Advantages and Positives The primary advantage is that I reviewed only 1% of the documents in order to exclude 89% (or 428,948 documents) as non-responsive and/or unusable. Although document review rates vary, let us make a reasonable assumption that a reviewer can review 50 documents per hour for 8 hours per day (400 documents per day), 5 days per week (2,000 documents per week), at a cost of $30.00 per hour. It would take a team of 40 reviewers 6 weeks to review all 482,576 documents at a cost of $288,000. Even if you double the review rate such that a reviewer can review 100 documents per hour, it would still take a team of 40 reviewers 3 weeks to review all the documents at a cost of $144,000. That’s a significant expenditure of time and money. However, if the firm uses the TAR process similar to the example herein, then the firm could have their SME review 1% of the total documents for the TAR process. Most likely, and because TAR only looks at responsiveness, the SME will review the documents in a very short amount of time. Indeed, I was able to review a batch of 50 documents for responsiveness at a rate of 20 minutes per batch. If a firm’s SME could review the same 5,265 documents at the same rate, the SME would be able to review 1,200 documents per 8-hour day and complete their portion of the review in less than 4.5 days. Assume the SME’s time is billed at $300 per hour, and the resulting cost is $10,800.

Then, the firm could prioritize the 53,628 “responsive” documents which could be reviewed by 40 reviewers within 3.5 days (at a rate of 50 documents per hour) at a cost of $33,600. If those reviewers can double their review rate to 100 documents per hour, the top priority “responsive” documents would be reviewed within 13.4 hours at a cost of $16,080. Even including the SME’s time and expense, the review process of the “responsive” documents could complete within 8 days for less than $45,000. Additionally, if the firm took steps to quickly exclude data debris early on, the firm could further reduce the total number of documents that would be utilized in the TAR process and further cut down on total time and costs spent reviewing the “non-responsive” documents, assuming they choose to review the non-responsive documents.

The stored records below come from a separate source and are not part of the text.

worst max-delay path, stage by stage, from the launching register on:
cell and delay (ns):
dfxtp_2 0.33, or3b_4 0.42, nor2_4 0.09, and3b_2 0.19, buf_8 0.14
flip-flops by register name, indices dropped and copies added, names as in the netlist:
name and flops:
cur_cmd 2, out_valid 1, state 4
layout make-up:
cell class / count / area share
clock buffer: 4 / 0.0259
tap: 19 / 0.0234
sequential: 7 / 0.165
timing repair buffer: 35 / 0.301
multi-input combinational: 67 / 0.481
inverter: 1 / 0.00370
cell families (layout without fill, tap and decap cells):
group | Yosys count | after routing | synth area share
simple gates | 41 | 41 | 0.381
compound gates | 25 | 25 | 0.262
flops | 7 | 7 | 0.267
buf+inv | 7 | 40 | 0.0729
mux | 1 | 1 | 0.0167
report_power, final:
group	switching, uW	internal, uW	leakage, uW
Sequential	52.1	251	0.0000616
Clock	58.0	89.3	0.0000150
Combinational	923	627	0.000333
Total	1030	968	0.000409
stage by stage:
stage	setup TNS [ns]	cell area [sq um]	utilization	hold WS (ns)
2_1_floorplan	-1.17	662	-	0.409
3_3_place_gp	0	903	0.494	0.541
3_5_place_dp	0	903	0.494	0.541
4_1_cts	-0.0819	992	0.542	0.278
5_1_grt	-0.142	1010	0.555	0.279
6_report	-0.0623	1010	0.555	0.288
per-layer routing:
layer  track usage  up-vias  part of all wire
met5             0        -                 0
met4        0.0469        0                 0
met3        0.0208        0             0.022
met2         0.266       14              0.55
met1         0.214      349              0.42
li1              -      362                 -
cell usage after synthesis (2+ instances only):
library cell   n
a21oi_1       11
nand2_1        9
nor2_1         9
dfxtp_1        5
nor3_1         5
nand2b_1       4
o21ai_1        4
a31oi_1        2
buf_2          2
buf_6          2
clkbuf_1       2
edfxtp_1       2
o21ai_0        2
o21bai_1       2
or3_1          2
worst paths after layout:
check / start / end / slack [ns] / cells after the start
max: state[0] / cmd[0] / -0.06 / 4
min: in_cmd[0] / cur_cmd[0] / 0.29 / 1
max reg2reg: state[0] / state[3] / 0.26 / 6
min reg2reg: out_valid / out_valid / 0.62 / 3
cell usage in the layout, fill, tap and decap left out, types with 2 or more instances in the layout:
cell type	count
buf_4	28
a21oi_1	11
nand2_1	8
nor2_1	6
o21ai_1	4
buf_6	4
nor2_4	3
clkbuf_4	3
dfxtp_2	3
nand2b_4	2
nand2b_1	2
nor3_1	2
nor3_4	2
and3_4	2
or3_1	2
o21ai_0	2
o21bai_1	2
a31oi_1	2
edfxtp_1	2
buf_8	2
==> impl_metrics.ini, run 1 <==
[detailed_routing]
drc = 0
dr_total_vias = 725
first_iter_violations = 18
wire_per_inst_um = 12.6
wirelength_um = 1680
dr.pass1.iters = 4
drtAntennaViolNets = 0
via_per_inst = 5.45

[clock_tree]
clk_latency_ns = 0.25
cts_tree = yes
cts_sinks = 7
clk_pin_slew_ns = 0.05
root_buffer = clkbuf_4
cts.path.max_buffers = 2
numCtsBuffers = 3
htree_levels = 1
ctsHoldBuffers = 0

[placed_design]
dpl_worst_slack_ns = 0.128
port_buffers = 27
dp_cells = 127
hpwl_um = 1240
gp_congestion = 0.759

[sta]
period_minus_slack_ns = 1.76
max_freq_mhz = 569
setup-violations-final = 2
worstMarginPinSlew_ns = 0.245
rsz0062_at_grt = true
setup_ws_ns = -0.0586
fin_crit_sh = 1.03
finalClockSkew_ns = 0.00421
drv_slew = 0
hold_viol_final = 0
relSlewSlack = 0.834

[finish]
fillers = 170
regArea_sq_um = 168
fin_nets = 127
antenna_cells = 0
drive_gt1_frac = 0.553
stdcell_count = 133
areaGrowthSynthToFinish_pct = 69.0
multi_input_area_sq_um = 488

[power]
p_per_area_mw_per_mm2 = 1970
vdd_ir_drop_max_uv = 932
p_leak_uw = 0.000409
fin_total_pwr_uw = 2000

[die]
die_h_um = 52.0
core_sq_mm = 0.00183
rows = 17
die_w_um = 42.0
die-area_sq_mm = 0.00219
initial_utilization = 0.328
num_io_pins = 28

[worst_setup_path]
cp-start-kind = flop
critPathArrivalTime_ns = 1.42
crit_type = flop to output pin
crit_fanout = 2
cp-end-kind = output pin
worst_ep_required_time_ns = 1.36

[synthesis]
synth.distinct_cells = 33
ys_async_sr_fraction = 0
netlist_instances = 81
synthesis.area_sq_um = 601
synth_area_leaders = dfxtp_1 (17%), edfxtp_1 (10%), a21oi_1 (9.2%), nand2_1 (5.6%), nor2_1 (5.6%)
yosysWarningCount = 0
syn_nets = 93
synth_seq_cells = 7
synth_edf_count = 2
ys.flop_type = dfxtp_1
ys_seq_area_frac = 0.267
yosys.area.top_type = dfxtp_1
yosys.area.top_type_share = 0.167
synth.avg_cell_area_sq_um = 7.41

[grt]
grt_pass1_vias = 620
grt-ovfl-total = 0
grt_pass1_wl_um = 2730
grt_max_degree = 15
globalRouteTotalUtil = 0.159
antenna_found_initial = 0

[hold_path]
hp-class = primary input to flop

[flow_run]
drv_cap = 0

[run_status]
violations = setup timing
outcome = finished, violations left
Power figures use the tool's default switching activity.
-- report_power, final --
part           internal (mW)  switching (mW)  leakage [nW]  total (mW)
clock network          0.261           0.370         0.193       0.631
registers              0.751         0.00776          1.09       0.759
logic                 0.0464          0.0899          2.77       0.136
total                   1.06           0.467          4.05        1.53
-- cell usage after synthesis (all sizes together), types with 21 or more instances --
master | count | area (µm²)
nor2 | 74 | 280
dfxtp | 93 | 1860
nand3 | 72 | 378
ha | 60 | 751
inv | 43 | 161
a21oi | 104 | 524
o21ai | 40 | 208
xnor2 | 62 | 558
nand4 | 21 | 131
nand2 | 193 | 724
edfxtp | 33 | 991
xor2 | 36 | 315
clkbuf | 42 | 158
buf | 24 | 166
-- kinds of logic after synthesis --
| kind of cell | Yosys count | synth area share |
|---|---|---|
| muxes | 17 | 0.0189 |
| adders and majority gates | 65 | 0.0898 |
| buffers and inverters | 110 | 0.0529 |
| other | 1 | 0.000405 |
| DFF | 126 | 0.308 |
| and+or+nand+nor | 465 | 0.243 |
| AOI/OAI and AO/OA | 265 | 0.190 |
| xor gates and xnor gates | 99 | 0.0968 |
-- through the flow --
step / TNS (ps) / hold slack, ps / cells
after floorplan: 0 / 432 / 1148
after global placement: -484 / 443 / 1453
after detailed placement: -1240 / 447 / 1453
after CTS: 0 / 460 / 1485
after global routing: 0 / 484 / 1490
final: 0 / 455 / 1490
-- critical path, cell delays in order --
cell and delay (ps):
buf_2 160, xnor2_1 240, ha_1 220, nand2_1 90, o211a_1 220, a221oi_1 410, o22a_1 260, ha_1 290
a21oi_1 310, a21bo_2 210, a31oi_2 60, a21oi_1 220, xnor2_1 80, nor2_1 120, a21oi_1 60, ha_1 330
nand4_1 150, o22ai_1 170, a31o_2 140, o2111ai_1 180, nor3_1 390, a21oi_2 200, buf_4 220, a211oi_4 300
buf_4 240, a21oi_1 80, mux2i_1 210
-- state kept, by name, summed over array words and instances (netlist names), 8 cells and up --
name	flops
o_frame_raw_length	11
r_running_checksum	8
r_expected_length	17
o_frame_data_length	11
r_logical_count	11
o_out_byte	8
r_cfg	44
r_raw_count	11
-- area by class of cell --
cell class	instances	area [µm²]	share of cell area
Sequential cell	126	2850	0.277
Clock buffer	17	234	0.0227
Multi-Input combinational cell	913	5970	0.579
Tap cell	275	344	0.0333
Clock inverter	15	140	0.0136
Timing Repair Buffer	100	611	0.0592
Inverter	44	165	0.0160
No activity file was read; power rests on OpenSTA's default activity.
==> src/hdl/vnf_pkg.sv <==
// ============================================================================
// vnf_pkg: shared constants, types and helpers of the value-noise tile classifier
// Widths, hash and fade constants, pipeline stage numbering, register map and
// the configuration bundle that travels from the register block to the core.
// ============================================================================
package vnf_pkg;

   // Noise and grid dimensions.
   localparam int OCTAVES     = 5;
   localparam int GRID_WIDTH  = 256;
   localparam int GRID_HEIGHT = 256;

   // Item fields.
   localparam int COORD_W = 8;
   localparam int CLASS_W = 2;

   // Register fields.
   localparam int SEED_W  = 32;
   localparam int SCALE_W = 16;
   localparam int LIMIT_W = 17;

   // Q.16 positions: coordinate times scale, then shifted left per octave.
   localparam int FRAC_W = 16;
   localparam int POS_W  = COORD_W + SCALE_W;
   localparam int LPOS_W = POS_W + OCTAVES - 1;

   // Corner values and blends lie in [-1, 1] in Q.16.
   localparam int VALUE_W = FRAC_W + 2;
   localparam int FADE_W  = FRAC_W + 2;
   localparam int SUM_W   = VALUE_W + OCTAVES;
   localparam int CMP_W   = LIMIT_W + 2 + OCTAVES;

   localparam int ONE_Q16  = 65536;
   localparam int FADE_A_K = 15 * ONE_Q16;
   localparam int FADE_B_K = 10 * ONE_Q16;

   // Lattice hash.
   localparam logic [31:0] HASH_MUL_Y = 32'd57;
   localparam logic [31:0] HASH_MUL_S = 32'd131;
   localparam int          HASH_SHIFT = 13;
   localparam logic [31:0] HASH_SQ    = 32'd15731;
   localparam logic [31:0] HASH_LIN   = 32'd789221;
   localparam logic [31:0] HASH_OFS   = 32'd1376312589;
   localparam int          SEED_STEP  = 997;

   // Pipeline stages, in the order an item visits them.
   localparam int ST_POS     = 0;
   localparam int ST_HASH    = 1;
   localparam int ST_SQUARE  = 2;
   localparam int ST_POLY    = 3;
   localparam int ST_CORNER  = 4;
   localparam int ST_XLERP   = 5;
   localparam int ST_YLERP   = 6;
   localparam int ST_OCTAVE  = 7;
   localparam int ST_SUM     = 8;
   localparam int ST_CLASS   = 9;
   localparam int NUM_STAGES = 10;

   typedef logic [NUM_STAGES-1:0] stage_en_type;

   // Register map.
   localparam int NUM_REGS   = 4;
   localparam int CSR_ADDR_W = $clog2(NUM_REGS) + 2;
   localparam int CSR_DATA_W = 32;

   typedef enum logic [CSR_ADDR_W-3:0] {
      REG_SEED       = 2'd0,
      REG_SCALE      = 2'd1,
      REG_DIRT_LIMIT = 2'd2,
      REG_TREE_LIMIT = 2'd3
   } reg_index_type;

   localparam logic [SEED_W-1:0]  SEED_RST       = 32'd0;
   localparam logic [SCALE_W-1:0] SCALE_RST      = 16'd3932;
   localparam logic [LIMIT_W-1:0] DIRT_LIMIT_RST = 17'd47186;
   localparam logic [LIMIT_W-1:0] TREE_LIMIT_RST = 17'd57672;

   typedef enum logic [CLASS_W-1:0] {
      CLASS_DIRT = 2'd0,
      CLASS_TREE = 2'd1,
      CLASS_ROCK = 2'd2
   } tile_class_type;

   typedef struct packed {
      logic [SEED_W-1:0]         seed;
      logic [SCALE_W-1:0]        scale;
      logic signed [CMP_W-1:0]   dirt_thr;
      logic signed [CMP_W-1:0]   tree_thr;
   } cfg_type;

   // Maps a Q1.16 limit into octave-sum units: (2^OCTAVES - 1) * (2L - 1.0).
   function automatic logic signed [CMP_W-1:0] limit_to_thr(input logic [LIMIT_W-1:0] limit);
      logic signed [CMP_W-1:0] base;
      base = signed'(CMP_W'({limit, 1'b0})) - signed'(CMP_W'(ONE_Q16));
      return (base <<< OCTAVES) - base;
   endfunction

endpackage

==> src/hdl/vnf_csr.sv <==
// ============================================================================
// vnf_csr: configuration registers
// APB-style register block for seed, scale and the two class limits; the
// limits are kept in sum units as well.
// ============================================================================
module vnf_csr (
   input  logic                             clock,
   input  logic                             reset,
   input  logic                             psel,
   input  logic                             penable,
   input  logic                             pwrite,
   input  logic [vnf_pkg::CSR_ADDR_W-1:0]   paddr,
   input  logic [vnf_pkg::CSR_DATA_W-1:0]   pwdata,
   output logic [vnf_pkg::CSR_DATA_W-1:0]   prdata,
   output logic                             pready,
   output vnf_pkg::cfg_type                 cfg
);

   logic [vnf_pkg::SEED_W-1:0]  seed_ff;
   logic [vnf_pkg::SCALE_W-1:0] scale_ff;
   logic [vnf_pkg::LIMIT_W-1:0] dirt_limit_ff;
   logic [vnf_pkg::LIMIT_W-1:0] tree_limit_ff;
   logic signed [vnf_pkg::CMP_W-1:0] dirt_thr_ff;
   logic signed [vnf_pkg::CMP_W-1:0] tree_thr_ff;
   logic                  wr_en;
   vnf_pkg::reg_index_type idx;

   assign pready = 1'b1;
   assign wr_en  = psel && penable && pwrite;
   assign idx    = vnf_pkg::reg_index_type'(paddr[vnf_pkg::CSR_ADDR_W-1:2]);

   always_ff @(posedge clock) begin
      if (reset) begin
         seed_ff       <= vnf_pkg::SEED_RST;
         scale_ff      <= vnf_pkg::SCALE_RST;
         dirt_limit_ff <= vnf_pkg::DIRT_LIMIT_RST;
         tree_limit_ff <= vnf_pkg::TREE_LIMIT_RST;
         dirt_thr_ff   <= vnf_pkg::limit_to_thr(vnf_pkg::DIRT_LIMIT_RST);
         tree_thr_ff   <= vnf_pkg::limit_to_thr(vnf_pkg::TREE_LIMIT_RST);
      end else begin
         dirt_thr_ff <= vnf_pkg::limit_to_thr(dirt_limit_ff);
         tree_thr_ff <= vnf_pkg::limit_to_thr(tree_limit_ff);
         if (wr_en) begin
            unique case (idx)
               vnf_pkg::REG_SEED:       seed_ff       <= pwdata[vnf_pkg::SEED_W-1:0];
               vnf_pkg::REG_SCALE:      scale_ff      <= pwdata[vnf_pkg::SCALE_W-1:0];
               vnf_pkg::REG_DIRT_LIMIT: dirt_limit_ff <= pwdata[vnf_pkg::LIMIT_W-1:0];
               vnf_pkg::REG_TREE_LIMIT: tree_limit_ff <= pwdata[vnf_pkg::LIMIT_W-1:0];
               default: ;
            endcase
         end
      end
   end

   always_comb begin
      unique case (idx)
         vnf_pkg::REG_SEED:       prdata = vnf_pkg::CSR_DATA_W'(seed_ff);
         vnf_pkg::REG_SCALE:      prdata = vnf_pkg::CSR_DATA_W'(scale_ff);
         vnf_pkg::REG_DIRT_LIMIT: prdata = vnf_pkg::CSR_DATA_W'(dirt_limit_ff);
         vnf_pkg::REG_TREE_LIMIT: prdata = vnf_pkg::CSR_DATA_W'(tree_limit_ff);
         default:                 prdata = '0;
      endcase
   end

   assign cfg.seed     = seed_ff;
   assign cfg.scale    = scale_ff;
   assign cfg.dirt_thr = dirt_thr_ff;
   assign cfg.tree_thr = tree_thr_ff;

endmodule

==> config.mk <==
export PLATFORM = sky130hd
export DESIGN_NAME = vnf_csr
export DESIGN_NICKNAME = d
export VERILOG_FILES = /design/src/hdl/vnf_pkg.sv /design/src/hdl/vnf_csr.sv
export SDC_FILE = /design/constraint.sdc
export NUM_CORES = 1
export LEC_CHECK = 0
export BUFFER_PORTS_ARGS = -buffer_cell sky130_fd_sc_hd__buf_2
export CORE_MARGIN = 2
export CORE_UTILIZATION = 55
export CTS_BUF_LIST = sky130_fd_sc_hd__clkbuf_8 sky130_fd_sc_hd__clkbuf_16
export CTS_CLUSTER_DIAMETER = 150
export DETAILED_ROUTE_END_ITERATION = 10
export GPL_ROUTABILITY_DRIVEN = 1
export GPL_TIMING_DRIVEN = 0
export PLACE_DENSITY_LB_ADDON = 0.2
export SETUP_SLACK_MARGIN = 0.02
export SLEW_MARGIN = 20
export SYNTH_ARGS = -nofsm -noshare
export SYNTH_HDL_FRONTEND = slang
export SYNTH_SLANG_ARGS = --single-unit
==> constraint.sdc <==
create_clock -name clock -period 3.4 [get_ports clock]
set_input_delay 0.17 -clock clock [delete_from_list [all_inputs] [get_ports clock]]
set_output_delay 0.17 -clock clock [all_outputs]
set_load 0.01 [all_outputs]
==> flow_summary.toml, run 1 <==
[run_status]
status = "finished, final reports clean"

[drt]
drt-total-wl_mm = 19.26
drc = 0
drtPass1Iterations = 5
postRouteAntennaNets = 0
vias = 6456
drtIter0Drc = 484
wl_per_cell_um = 16.81
avgViaCountPerCell = 5.634

[finish]
antenna_cells = 0
area.growth.synth_to_final_pct = 25.84
drive_above_1_share = 0.2283
final_nets = 1071
stdcell_area_um2 = 8293
post-route-util = 0.7171

[min_path]
hold_path_class = "input pin to register"
hold_end = "tree_limit_ff[16]$_SDFFE_PP0P_"
hold_path.startpoint = "pwdata[16]"
hold_path_depth = 3

[clock_network]
root_buffer = "clkbuf_16"
cts-buffers-inserted = 17
clock-sinks = 128
clkLatencyLatePin_ps = 420
cts.repair.resized = 0
cts_tree = "done"
clk_pin_slew_ps = 50
cts_buffer_depth = 2
htreeDepth = 4

[sta]
worst_slew_pin_slew_ps = 910.6
relSlewSlack = 0.3850
rsz0062_at_grt = "false"
setup_viol = 0
period_needed_ps = 2626
fin_skew_ps = 7.027
hold_viol = 0
finalCritPeriodShare = 0.7724
finalSetupTns_ps = 0
max_freq_mhz = 380.8
finalMaxSlewViolations = 0

[place]
dp_hpwl_mm = 13.84
routabilityCongestion = 0.9456
post_dp_cell_area_um2 = 7594
io_buffers = 164

[synthesis]
avgSynthCellArea_um2 = 8.310
ys.flop_type = "dfxtp_1"
ys_types = 58
yosysWarnings = 0
synth_most_common_cell = "nand2_1"
synthTopCellsByCount = "nand2_1 (183), dfxtp_1 (128), a21oi_1 (89), ha_1 (38), nor2_1 (37)"
ys_seq_elements = 128
yosys-top-cells-area = "dfxtp_1 (39%), nand2_1 (10%), ha_1 (7.2%)"
synthCells = 793
synth.largest_area_cell = "dfxtp_1"
synth_edf_count = 0
synth-async-reset-ratio = 0
synth_top_area_frac = 0.3888
syn-cell-area_um2 = 6590
yosysSeqAreaShare = 0.3888

[die]
io_pins = 170
die-width_um = 113.5
initial_core_util = 0.5698
core_um2 = 11560
fp-row-count = 39
die-area_um2 = 12870
fp.dieH_um = 113.5

[worst_setup_path]
start_kind = "register"
cp-end-kind = "register"
reg2reg_slack_ps = 770
r2r_cells = 9
worstPathRequired_ps = 3700
critical_path_class = "register to register"
crit_fanout = 7
rr_endpoint = "tree_thr_ff[22]$_SDFF_PP0_"
r2r-start = "tree_limit_ff[12]$_SDFFE_PP0P_"
worstPathArrival_ps = 2920

[global_route]
grt_pass1_wl_mm = 30.00
antenna_found_initial = 0
grt_pass1_vias = 5869
overflow = 0
grt_max_degree = 17
track_usage = 0.2997

[flow_run]
max_cap_viol_count = 0

[power_and_ir_drop]
power_density_nw_per_um2 = 435.1
power.leakage_uw = 0.003655
ir_drop_mv = 0.3080
[per-stage QoR]
stage          hold WS [ps]  instances  setup slack, ps  total power, µW
2_1_floorplan         294.0        794             1161             1799
3_3_place_gp          409.7       1101            876.9             1929
3_5_place_dp          416.3       1101            896.9             1930
4_1_cts               7.334       1146            850.8             3608
5_1_grt               25.20       1146            653.3             3713
6_report              13.19       1146            773.8             3608
[power by group]
part	total (µW)	internal [µW]	switching, µW
clock	1690	1060	629
sequential	1560	1540	21.4
combinational	364	152	211
[worst max-delay path: stages (launching register included)]
cell and delay [ps]:
dfxtp_1 450, inv_1 70, ha_1 260, clkbuf_1 190, a211oi_1 270, nor2_1 90, o41ai_1 740, o21a_1 200
a21oi_1 90, mux2i_1 150
[how the worst max path moves through the flow]
stage,startpoint,endpoint
floorplan,dirt_limit_ff[15]$_SDFFE_PP1P_,dirt_thr_ff[22]$_SDFF_PP0_
global placement,tree_limit_ff[12]$_SDFFE_PP0P_,tree_thr_ff[20]$_SDFF_PP1_
detailed placement,tree_limit_ff[12]$_SDFFE_PP0P_,tree_thr_ff[22]$_SDFF_PP0_
CTS,tree_limit_ff[12]$_SDFFE_PP0P_,tree_thr_ff[22]$_SDFF_PP0_
global route,tree_limit_ff[12]$_SDFFE_PP0P_,tree_thr_ff[22]$_SDFF_PP0_
finish,tree_limit_ff[12]$_SDFFE_PP0P_,tree_thr_ff[22]$_SDFF_PP0_
[placed cells by master, fill, tap and decap left out, types with 17 or more instances in the layout]
master	Yosys	final
nand2_1	183	183
buf_2	0	164
dfxtp_1	128	128
a21oi_1	89	89
ha_1	38	38
inv_1	34	37
nor2_1	37	37
clkbuf_1	36	36
nand2b_1	19	19
and2_1	17	17
o21ai_0	17	17
clkbuf_16	0	17
[area by class of cell]
class / count / area [µm²]
clock inverter: 9 / 68.82
buffer: 45 / 180.2
fill: 916 / 3272
clock buffer: 21 / 480.5
tap: 143 / 178.9
inverter: 35 / 131.4
timing repair buffer: 179 / 970.9
sequential: 128 / 2562
multi-input combinational: 586 / 3720
[sequential cells by signal, summed over array words and instances, names as in the netlist]
name and flops:
tree_thr_ff 23, dirt_limit_ff 17, seed_ff 32, tree_limit_ff 17
dirt_thr_ff 23, scale_ff 16
[logic make-up after synthesis]
kind of cell | share of synthesized area
multiplexers | 0.06816
other | 0.001140
AO/OA/AOI/OAI | 0.1576
adder cells (fa/ha/maj) | 0.07215
buffers and inverters | 0.04727
flip-flops | 0.3888
AND/OR/NAND/NOR | 0.2343
XOR/XNOR | 0.03057
[routing by layer]
layer / part of all wire / GRT usage / routed length, µm
met1: 0.43 / 0.3986 / 8195
met2: 0.47 / 0.4914 / 9087
met3: 0.080 / 0.06536 / 1545
met4: 0.023 / 0.09268 / 436
met5: 0 / 0 / 0
[repair_timing]
item	4_1_cts	5_1_grt
hold buffers	15	0
buffers inserted	0	0
setup endpoints to repair	0	0
endpoints found under the hold margin	15	0
Note: power is estimated with default switching activity, not from simulation.
==> inputs of run 2 (changes only) <==
- CORE_UTILIZATION: 55 -> 53
- clock period: 3.4 -> 2.62 ns (I/O delays scaled with it)
==> flow_summary.toml, run 2 (synthesis gave the netlist of run 1 again) <==
[finish]
final_cell_mix = "nand2_1 (183), buf_2 (164), dfxtp_1 (127), a21oi_1 (89), ha_1 (38)"
antenna_cells = 0
top_register = "seed_ff"
largest_register_ffs = 32
drive_above_1_share = 0.2301
final_common_cell = "nand2_1"
area.growth.synth_to_final_pct = 29.16
n_fill_cell = 956
reg_top3 = "seed_ff (32), dirt_thr_ff (23), tree_thr_ff (23)"
final_nets = 1083

[worst_setup_path]
critical_path_class = "register to register"
cp-end-kind = "register"
r2r-start = "dirt_limit_ff[16]$_SDFFE_PP0P_"
rr_endpoint = "dirt_thr_ff[22]$_SDFF_PP0_"
crit_fanout = 6
worstSetupEndpoint = "dirt_thr_ff[22]$_SDFF_PP0_"
reg2reg_slack_ps = 70
start_kind = "register"
crit_start = "dirt_limit_ff[16]$_SDFFE_PP0P_"
worstPathArrival_ps = 2910
worstPathRequired_ps = 2980
r2r_cells = 8

[drt]
drt-total-wl_mm = 19.53
wl_per_cell_um = 16.48
vias = 6476
postRouteAntennaNets = 0
drtPass1Iterations = 5
drtIter0Drc = 490
drc = 0
avgViaCountPerCell = 5.465

[sta]
period_needed_ps = 2545
finalMaxSlewViolations = 0
rsz0062_at_grt = "false"
finalSetupTns_ps = 0
relSlewSlack = 0.3622
hold_ws_ps = 10.33
hold_viol = 0
setup_viol = 0
max_freq_mhz = 392.9
finalCritPeriodShare = 0.9715
worst_slew_pin_slew_ps = 956.7
fin_skew_ps = 6.197

[place]
dp_hpwl_mm = 13.98
io_buffers = 164
routabilityCongestion = 0.9004

[global_route]
grt_use_met3 = 0.06119
met1_usage = 0.3898
use_met2 = 0.4760
antenna_found_initial = 0
grt_pass1_vias = 6080
grt_most_used_layer = "met2"
overflow = 0
grt_pass1_wl_mm = 30.71
grt_max_degree = 17
track_usage = 0.2989

[min_path]
hold_path.startpoint = "pwdata[12]"
hold_path_class = "input pin to register"

[clock_network]
clock-sinks = 128
clk_pin_slew_ps = 60
htreeDepth = 4
cts_buffer_depth = 2
cts_setup_buffers = 0
cts-buffers-inserted = 17
root_buffer = "clkbuf_16"
clkLatencyLatePin_ps = 420
cts_tree = "done"

[die]
io_pins = 170
fp.dieH_um = 115.5
die-area_um2 = 13340
die-width_um = 115.5
fp-row-count = 40
initial_core_util = 0.5464
core_um2 = 12060

[run_status]
status = "finished, final reports clean"

[power_and_ir_drop]
power.leakage_uw = 0.003726
power_density_nw_per_um2 = 578.9
p_total_uw = 4928
ir_drop_mv = 0.3971

[flow_run]
max_cap_viol_count = 0
## run 2: cell types whose count changed in the layout (fill, tap and decap cells not counted)
cell,change
o41ai_1,-1
dfxtp_1,-1
clkinv_4,+1
inv_1,-1
bufinv_16,+2
dfxtp_2,+1
o41ai_2,+1
clkinvlp_4,+1
dlygate4sd3_1,+12
clkbuf_8,-1
## run 2: report_power, final
group	switching [µW]	internal, µW	total (µW)
combinational	278	210	488
sequential	28.1	1990	2020
clock	863	1560	2420
total	1170	3760	4930
## run 2: cell type report
class,instances,area [µm²],area share
sequential,128,2564,0.3012
clock inverter,12,141.4,0.01661
multi-input combinational,586,3727,0.4379
timing repair buffer,191,1091,0.1282
clock buffer,20,466.7,0.05483
inverter,35,131.4,0.01543
buffer,45,180.2,0.02117
tap,168,210.2,0.02470
## run 2: worst max-delay path, cell delays in order (launching register included)
cell and delay (ps):
dfxtp_1 410, inv_1 100, ha_1 290, ha_1 360, and3_1 230, a221oi_1 340
o21ai_1 210, or4_1 460, nand3_1 100
## run 2: what timing repair did
item	CTS	global route
setup endpoints to repair	0	4
gates resized for setup	0	2
hold endpoints to repair	56	0
hold buffers	27	0
## run 2: per-stage QoR
stage,cell area (µm²),setup slack (ps),util,cells
3_5_place_dp,7625,62.95,0.6322,1126
5_1_grt,8512,39.72,0.7057,1185
3_3_place_gp,7625,103.6,0.6322,1126
4_1_cts,8503,56.74,0.7050,1185
2_1_floorplan,6594,380.8,-,794
6_report,8512,74.70,0.7057,1185
## run 2: worst min-delay path by stage
stage          depth (start not counted)  slack, ps                             end
3_3_place_gp                           3        370        seed_ff[21]$_SDFFE_PP0P_
4_1_cts                                3        0.6       scale_ff[14]$_SDFFE_PP0P_
2_1_floorplan                          2        250   dirt_limit_ff[4]$_SDFFE_PP1P_
5_1_grt                                3          5  dirt_limit_ff[14]$_SDFFE_PP0P_
3_5_place_dp                           3        380        seed_ff[28]$_SDFFE_PP0P_
6_report                               3         10        seed_ff[12]$_SDFFE_PP0P_
## run 2: routing by layer
metal	vias up	part of all wire
li1	3145	-
met5	-	0
met3	44	0.075
met2	284	0.47
met1	3003	0.43
met4	0	0.031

If the Enron TAR project were a real case, I would make an effort to cull out data debris by building a more narrow analytics index that excluded certain document types and “noise” or “stop” words (commonly used words that should be ignored such as the, and, in, or of). I would consider running the index off certain sub-clusters rather than the entire case cluster. Then, I would perform the TAR process and, finally, batch out the “responsive” emails and Word documents as high priority, the rest of the “responsive” documents as medium priority, and all the “non-responsive” documents as low priority.

Page 18 of 18

Conclusion

Overall, a firm faced with the time and costs associated with reviewing several hundred thousand documents would find the TAR process helpful. The time spent on TAR is minimal compared to the time and expense that would be spent performing a linear human review on nearly half a million documents. TAR saves an enormous amount of time and costs when 89% of the documents are excluded as non-responsive or low priority. Even if those non-responsive documents are eventually reviewed, there is great benefit in quickly identifying and reviewing the small number of top priority documents first.